Description:
I found a reproducible NDB data divergence candidate in MySQL Cluster Community Server 9.3.0-cluster.
I used two otherwise identical NDB clusters side by side (A and B) to detect behavioral differences under the same data seed and the same SQL workload. The only intentional difference was:
- Cluster A: default / baseline setting
- Cluster B: [ndbd default] TimeBetweenGlobalCheckpoints changed from 2000 to 20
Topology on each side:
- 1 management node
- 4 data nodes (ndbmtd)
- 4 SQL/API nodes (mysqld)
Both sides were healthy before the failing phase:
- all data nodes were started
- all SQL/API nodes were connected
- local SQL health checks succeeded
- metadata / table definitions matched on both sides
Test shape:
- database: depstatepp_bughunt
- 4 NDB tables involved:
- trial_case_000000_depstate_canary
- trial_case_000000_0
- trial_case_000000_1
- trial_case_000000_2
- all tables use ENGINE=NDBCLUSTER
- the 3 main trial tables have the same schema pattern:
(case_id, table_idx, k, node_hint, payload, v)
with PRIMARY KEY(case_id, table_idx, k)
and KEY idx_node_hint(node_hint)
What I did:
1. Seeded both clusters with the same initial data.
2. Ran the same pre-action SQL on both sides using 4 concurrent SQL clients.
3. Executed a management metadata command on both sides:
ndb_mgm -e SHOW
4. Immediately after that, ran the same post-action SQL on both sides, again with 4 concurrent SQL clients.

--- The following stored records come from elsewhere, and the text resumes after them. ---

### config.mk
export PLATFORM = sky130hd
export DESIGN_NAME = readout_packet_framer
export DESIGN_NICKNAME = d
export VERILOG_FILES = /design/src/rtl/readout_packet_framer.sv
export SDC_FILE = /design/constraint.sdc
export NUM_CORES = 1
export LEC_CHECK = 0
export ABC_AREA = 1
export CAP_MARGIN = 20
export CORE_MARGIN = 1.5
export CORE_UTILIZATION = 55
export DETAILED_ROUTE_END_ITERATION = 10
export PLACE_DENSITY = 0.84
export SLEW_MARGIN = 10
export SYNTH_ARGS = -nofsm -noshare
export SYNTH_HDL_FRONTEND = slang
export SYNTH_SLANG_ARGS = --single-unit
### constraint.sdc
create_clock -name clk -period 7.65 [get_ports clk]
set_input_delay 0.765 -clock clk [delete_from_list [all_inputs] [get_ports clk]]
set_output_delay 0.765 -clock clk [all_outputs]
set_load 0.1 [all_outputs]
### src/rtl/readout_packet_framer.sv
// Buffers sparse (index,data) readout entries in a FIFO and emits framed words
// (header, index/data pairs, XOR trailer) on a valid/ready stream.
module readout_packet_framer #(
  parameter int          ADDR_WIDTH  = 9,
  parameter int          DATA_WIDTH  = 32,
  parameter int          FIFO_AW     = 4,
  parameter int          MAX_ENTRIES = 8,
  parameter logic [7:0]  HEADER_TAG  = 8'hC5
) (
  input  logic                  clk,
  input  logic                  reset,
  input  logic [ADDR_WIDTH-1:0] packetIndex,
  input  logic [DATA_WIDTH-1:0] packetData,
  input  logic                  packetValid,
  input  logic                  flush,
  output logic [DATA_WIDTH-1:0] txData,
  output logic                  txValid,
  output logic                  txLast,
  input  logic                  txReady,
  output logic [15:0]           dropCount,
  output logic                  overflow
);
  localparam int DEPTH = 1 << FIFO_AW;
  localparam int CW    = FIFO_AW + 1;

  typedef struct packed {
    logic [ADDR_WIDTH-1:0] idx;
    logic [DATA_WIDTH-1:0] data;
  } entry_t;

  typedef enum logic [2:0] {IDLE, HEADER, INDEX, DATA, TRAILER} state_t;

  entry_t              mem [DEPTH];
  entry_t              head;
  logic [FIFO_AW-1:0]  wr_ptr, rd_ptr;
  logic [CW-1:0]       count;
  logic                full, push, pop, xfer, start;
  logic [7:0]          n_start, n_reg, rem;
  logic [DATA_WIDTH-1:0] csum;
  logic                flush_pending;
  state_t              state, state_nxt;

  assign full    = (count == CW'(DEPTH));
  // A full FIFO drops the entry even if a pop frees a slot this same cycle.
  assign push    = packetValid && !full;
  assign xfer    = txValid && txReady;
  assign pop     = xfer && (state == DATA);
  assign head    = mem[rd_ptr];
  assign start   = (state == IDLE) &&
                   ((int'(count) >= MAX_ENTRIES) || (flush_pending && (count != '0)));
  assign n_start = (int'(count) >= MAX_ENTRIES) ? 8'(MAX_ENTRIES) : 8'(count);

  always_ff @(posedge clk) begin
    if (push) mem[wr_ptr] <= '{idx: packetIndex, data: packetData};
  end

  always_ff @(posedge clk) begin
    if (reset) begin
      wr_ptr <= '0;
      rd_ptr <= '0;
      count  <= '0;
    end else begin
      if (push) wr_ptr <= wr_ptr + 1'b1;
      if (pop)  rd_ptr <= rd_ptr + 1'b1;
      count <= count + CW'(push) - CW'(pop);
    end
  end

  always_ff @(posedge clk) begin
    if (reset) begin
      dropCount <= '0;
      overflow  <= 1'b0;
    end else if (packetValid && full) begin
      overflow <= 1'b1;
      if (dropCount != 16'hFFFF) dropCount <= dropCount + 16'd1;
    end
  end

  // A new flush wins over the clear so push+flush in one cycle still frames.
  always_ff @(posedge clk) begin
    if (reset)                                   flush_pending <= 1'b0;
    else if (flush)                              flush_pending <= 1'b1;
    else if (state == IDLE && count == '0)       flush_pending <= 1'b0;
  end

  always_ff @(posedge clk) begin
    if (reset) begin
      n_reg <= '0;
      rem   <= '0;
      csum  <= '0;
    end else if (start) begin
      n_reg <= n_start;
      rem   <= n_start;
      csum  <= '0;
    end else if (xfer) begin
      if (state != TRAILER) csum <= csum ^ txData;
      if (state == DATA)    rem  <= rem - 8'd1;
    end
  end

  always_ff @(posedge clk) begin
    if (reset) state <= IDLE;
    else       state <= state_nxt;
  end

  always_comb begin
    state_nxt = state;
    case (state)
      IDLE:    if (start)   state_nxt = HEADER;
      HEADER:  if (txReady) state_nxt = INDEX;
      INDEX:   if (txReady) state_nxt = DATA;
      DATA:    if (txReady) state_nxt = (rem == 8'd1) ? TRAILER : INDEX;
      TRAILER: if (txReady) state_nxt = IDLE;
      default:              state_nxt = IDLE;
    endcase
  end

  // Words are derived from the FIFO head, which only moves on a DATA transfer,
  // so txData stays stable while stalled.
  always_comb begin
    txValid = 1'b0;
    txLast  = 1'b0;
    txData  = '0;
    case (state)
      HEADER: begin
        txValid = 1'b1;
        txData  = {HEADER_TAG, n_reg, 16'(head.idx)};
      end
      INDEX: begin
        txValid = 1'b1;
        txData  = {16'b0, 16'(head.idx)};
      end
      DATA: begin
        txValid = 1'b1;
        txData  = head.data;
      end
      TRAILER: begin
        txValid = 1'b1;
        txLast  = 1'b1;
        txData  = csum;
      end
      default: ;
    endcase
  end
endmodule

==> results.ini <==
[run_status]
status = completed

[drt]
vias = 22171
drtIter0Drc = 2930
route.detailed.drc = 0
drt_pass1_iterations = 7
vias_per_cell = 5.90
wire_per_inst_um = 21.2
drtAntennaViolNets = 0
wl_mm = 79.7

[logic_synthesis]
seq_area_frac_synth_pct = 69.2
synth_flop_cell = edfxtp_1
syn_area_per_cell_um2 = 10.6
syn_inst = 2901
synthArstFlopShare_pct = 0
synthXorXnorAreaFrac_pct = 0.0851
ys_ff_latch = 739
synthMuxAreaShare_pct = 0
synth_compound_area_share_pct = 5.96
synth_top_family_by_area = simple AND/OR/NAND/NOR gates
synth_area_mm2 = 0.0309
yosys.area_share.simple_pct = 19.3
synth_nets = 2963
synth_cell_types = 38
synth_edf_count = 656
ys_warn_count = 0
synth_fa_ha_area_share_pct = 0.672

[sta]
maxSlewViolCount = 0
period_needed_ns = 5.86
setup_violations = 0
rsz0062_at_grt = false
final_hold_viol_count = 0
fmax_ghz = 0.171
maxSlewHeadroom_pct = 20.6
post-route-period-util_pct = 76.7
tightest_slew_ns = 1.19
finalSetupTns_ns = 0
fin_skew_ns = 0.0194
setup_ws_ns = 1.79

[final_layout]
regMostFlops = mem
final_layout_size_suffix_gt1_share_pct = 5.70
final_cell_count_no_fill = 3755
largest_register_ffs = 656
largestRegisters = mem x656, csum x32, dropCount x16
syn_to_final_growth_pct = 12.4
nNetsFinal = 3012

[die]
die_area_mm2 = 0.0576
boundaryPins = 97
std_cell_rows = 86
initial_core_util_pct = 55.9
die_y_um = 240
coreArea_mm2 = 0.0553
die_width_um = 240

[global_route]
grt_max_degree = 206
first_global_vias = 21944
grt_pass1_wl_mm = 121
gr-total-overflow = 0
grt_usage_pct = 27.7
antenna_found_initial = 10

[worst_setup_path]
worstPathRequired_ns = 6.88
cp.arrival_ns = 5.10
cp_max_fo = 146
crit_buf_inv = 3
crit_top_cell = nand2_1
critical_path_class = flip-flop to primary output
cp_top_family = buffers and inverters
cp_num_cells = 11
path_cells = inv_6, buf_4, nand2_1, nand2_1, nand2_1, nand3_1, nand3_1, nand2_1, nand2_1, nand3_2, clkdlybuf4s50_1
cp-end-kind = primary output
crit_path_start_kind = flip-flop
regToRegSetupSlack_ns = 4.03
r2r_end = csum[0]
cpPeakStageDelay_ns = 1.29
endpoint = txData[7]
slowest_stage = clkdlybuf4s50_1
r2r_cells = 13

[power]
fin_total_pwr_w = 0.00970
powerDensity_mw_per_mm2 = 279
power_leakage_nw = 12.6
worst_ir_drop_vdd_v = 0.000150

[clock_tree]
clk_path_buf_depth = 3
htreeDepth = 3
cts_tree = built
clk_pin_slew_ns = 0.06
cts_setup_buffers = 0
post_cts_resized = 0
insertion_delay_ns = 0.61
clockRootBuffer = clkbuf_16
cts_buffers = 72
ctsHoldBuffers = 0
clkSinkCount = 739

[placed_design]
dp_worst_setup_slack_ns = 2.57
placed_cells = 3623
dp_hpwl_mm = 41.0
place.port_buffers = 96
gp_congestion = 0.869

[run]
maxCapViolCount = 0

[min_path]
hold_path_class = flip-flop to flip-flop

worst reg2reg max path: cells and delay by family, from the launching register on:
family	cells	cell delay, ns
buf+inv	2	1.70
simple gates	11	1.21
flops	1	0.59
routing by layer:
| layer | wire length [um] | vias up | share of wire (%) | global-route usage (%) |
|---|---|---|---|---|
| li1 | - | 9971 | - | - |
| met1 | 28100 | 10432 | 35 | 34.6 |
| met2 | 38100 | 1438 | 48 | 45.1 |
| met3 | 9390 | 320 | 12 | 6.00 |
| met4 | 4080 | 10 | 5.1 | 15.5 |
| met5 | 61 | - | 0.076 | 0 |
area by class of cell:
type / count / area [um2]
Sequential cell: 739 / 21400
Multi-Input combinational cell: 1813 / 8160
Clock inverter: 29 / 244
Timing Repair Buffer: 130 / 1270
Tap cell: 748 / 936
Inverter: 194 / 736
Antenna cell: 5 / 12.5
Fill cell: 3968 / 20600
Clock buffer: 97 / 2000
how the worst min path moves through the flow:
stage	startpoint	slack, ns	cells after the start	end
after floorplan	rem[7]	0.42	1	rem[7]
after global placement	rem[7]	0.44	1	rem[7]
after detailed placement	overflow	0.46	1	overflow
after CTS	csum[18]	0.47	2	csum[18]
after global routing	rem[7]	0.50	1	rem[7]
final	csum[18]	0.47	2	csum[18]
cell usage after synthesis (2+ instances only):
master,number,share of area (%)
a211oi_1,2,0.049
a31oi_1,3,0.061
nand2_1,664,8.1
nand4_1,5,0.10
a21oi_1,55,0.89
o22ai_1,7,0.14
o211ai_1,37,0.90
o21ai_0,226,3.7
buf_4,2,0.049
buf_1,31,0.38
clkinv_1,2,0.024
nor4_1,3,0.061
buf_2,41,0.66
nor3_1,8,0.13
inv_1,188,2.3
nor3b_1,4,0.097
edfxtp_1,656,64
ha_1,15,0.61
nand2_2,3,0.061
o31ai_1,2,0.049
xor2_1,2,0.057
o21ai_1,8,0.13
nor2_1,450,5.5
nand3_2,10,0.32
dfxtp_1,83,5.4
inv_2,4,0.049
buf_6,13,0.47
o21a_1,2,0.049
nand3_1,301,4.9
clkbuf_1,66,0.80
power by group:
| group | switching (W) | total [W] | internal [W] | leakage (nW) |
|---|---|---|---|---|
| Sequential | 0.0000780 | 0.00464 | 0.00456 | 6.60 |
| Clock | 0.00145 | 0.00342 | 0.00197 | 1.10 |
| Combinational | 0.00125 | 0.00165 | 0.000398 | 4.89 |
| Total | 0.00278 | 0.00970 | 0.00692 | 12.6 |
stage by stage:
stage          instance area [um2]  util [%]  hold slack, ns
2_1_floorplan                30900         -           0.422
3_3_place_gp                 32500      58.7           0.438
3_5_place_dp                 32500      58.7           0.459
4_1_cts                      34700      62.7           0.471
5_1_grt                      34700      62.8           0.498
6_report                     34700      62.8           0.469
cell usage in the layout (no fill, tap or decap), types with 10 or more instances in the layout:
master,count
nor2_4,18
a21oi_1,55
inv_1,186
o21ai_0,226
nor2_1,433
edfxtp_1,656
clkinv_1,15
nand3_2,10
nand3_1,301
o211ai_1,37
clkbuf_1,18
buf_4,30
clkdlybuf4s50_1,96
nand2_1,664
ha_1,15
dfxtp_1,79
clkbuf_16,75
kinds of logic (layout without fill, tap and decap cells):
kind of cell             count (synthesis)  in the layout
AND/OR/NAND/NOR                       1451           1451
flip-flops                             739            739
buffers and inverters                  349            450
AO/OA/AOI/OAI                          343            343
adder cells (fa/ha/maj)                 16             16
XOR/XNOR                                 3              3
other                                    0              5
Power figures use the tool's default switching activity.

The post-action SQL pattern was:
- one canary INSERT/UPSERT per client
- then, for each client shard, 3 UPDATE statements:
UPDATE trial_case_000000_X
SET v = v + 7
WHERE case_id='case_000000' AND node_hint=<shard>
- each UPDATE was followed by a COUNT/SUM query
What I expected:
Since the two sides had the same seed data, the same table definitions, the same client-sharded SQL, and all updates were logically shard-local by node_hint, I expected both sides either:
1) to complete successfully and end in the same final data state, or
2) to fail in the same way.
What actually happened:
- On cluster A, SQL client 3 (running on depstate-a-ndb4) failed in the post-action phase with:
ERROR 1205 (HY000): Lock wait timeout exceeded; try restarting transaction
- The failure happened at line 4 of that client script, i.e. on the first post-action UPDATE:
UPDATE trial_case_000000_0
SET v = v + 7
WHERE case_id='case_000000' AND node_hint=3
- On cluster B, the corresponding client completed successfully.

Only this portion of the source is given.